Saved entries:
==> src/rtl/ahb_req_arbiter.sv <==
// Two-requester round-robin front end for a single AHB-Lite manager port.
// Issues single NONSEQ transfers with a pipelined address slot (A) and data slot (D).
module ahb_req_arbiter #(
    parameter int ADDR_W = 32,
    parameter int DATA_W = 32
) (
    input  logic              HCLK,
    input  logic              HRESETn,

    input  logic              req0_valid,
    output logic              req0_ready,
    input  logic [ADDR_W-1:0] req0_addr,
    input  logic [DATA_W-1:0] req0_wdata,
    input  logic [2:0]        req0_size,
    input  logic              req0_write,

    input  logic              req1_valid,
    output logic              req1_ready,
    input  logic [ADDR_W-1:0] req1_addr,
    input  logic [DATA_W-1:0] req1_wdata,
    input  logic [2:0]        req1_size,
    input  logic              req1_write,

    output logic              rsp_valid,
    output logic              rsp_id,
    output logic [DATA_W-1:0] rsp_rdata,
    output logic              rsp_err,

    output logic [ADDR_W-1:0] HADDR,
    output logic [DATA_W-1:0] HWDATA,
    output logic [2:0]        HSIZE,
    output logic [1:0]        HTRANS,
    output logic              HWRITE,
    input  logic              HREADY,
    input  logic [DATA_W-1:0] HRDATA,
    input  logic              HRESP
);

    localparam logic [1:0] TRANS_IDLE   = 2'b00;
    localparam logic [1:0] TRANS_NONSEQ = 2'b10;

    // Address slot: HADDR/HSIZE/HWRITE double as A's fields.
    logic              a_valid;
    logic              a_id;
    logic [DATA_W-1:0] a_wdata;

    // Data slot: HWDATA doubles as D's write data.
    logic              d_valid;
    logic              d_id;
    logic              d_write;

    logic              last_grant;

    logic              adv;
    logic              winner;
    logic              accept;
    logic [ADDR_W-1:0] sel_addr;
    logic [DATA_W-1:0] sel_wdata;
    logic [2:0]        sel_size;
    logic              sel_write;

    // Handshake: a command transfers on a rising edge where reqN_valid and
    // reqN_ready are both high; ready is only raised for the arbitration winner.
    always_comb begin
        adv       = !a_valid || HREADY;
        winner    = (req0_valid && req1_valid) ? !last_grant : req1_valid;
        accept    = HRESETn && adv && (req0_valid || req1_valid);
        sel_addr  = winner ? req1_addr  : req0_addr;
        sel_wdata = winner ? req1_wdata : req0_wdata;
        sel_size  = winner ? req1_size  : req0_size;
        sel_write = winner ? req1_write : req0_write;
    end

    assign req0_ready = accept && !winner;
    assign req1_ready = accept && winner;
    assign HTRANS     = a_valid ? TRANS_NONSEQ : TRANS_IDLE;

    always_ff @(posedge HCLK) begin
        if (!HRESETn) begin
            a_valid    <= 1'b0;
            a_id       <= 1'b0;
            a_wdata    <= '0;
            d_valid    <= 1'b0;
            d_id       <= 1'b0;
            d_write    <= 1'b0;
            last_grant <= 1'b1;
            HADDR      <= '0;
            HWDATA     <= '0;
            HSIZE      <= 3'd0;
            HWRITE     <= 1'b0;
            rsp_valid  <= 1'b0;
            rsp_id     <= 1'b0;
            rsp_rdata  <= '0;
            rsp_err    <= 1'b0;
        end else begin
            // Retire D: the response reflects HRDATA/HRESP on this edge.
            rsp_valid <= d_valid && HREADY;
            if (d_valid && HREADY) begin
                rsp_id    <= d_id;
                rsp_err   <= HRESP;
                rsp_rdata <= d_write ? '0 : HRDATA;
            end

            if (a_valid && HREADY) begin
                d_valid <= 1'b1;
                d_id    <= a_id;
                d_write <= HWRITE;
                HWDATA  <= a_wdata;
            end else if (HREADY) begin
                d_valid <= 1'b0;
            end

            if (accept) begin
                a_valid    <= 1'b1;
                a_id       <= winner;
                a_wdata    <= sel_wdata;
                HADDR      <= sel_addr;
                HSIZE      <= sel_size;
                HWRITE     <= sel_write;
                last_grant <= winner;
            end else if (HREADY) begin
                a_valid <= 1'b0;
            end
        end
    end

endmodule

__YOUR OBJECTIVE__. For each line of the data that has the word "transfers", report that line.

__TASK ANSWER__.
// Issues single NONSEQ transfers with a pipelined address slot (A) and data slot (D).
    // Handshake: a command transfers on a rising edge where reqN_valid and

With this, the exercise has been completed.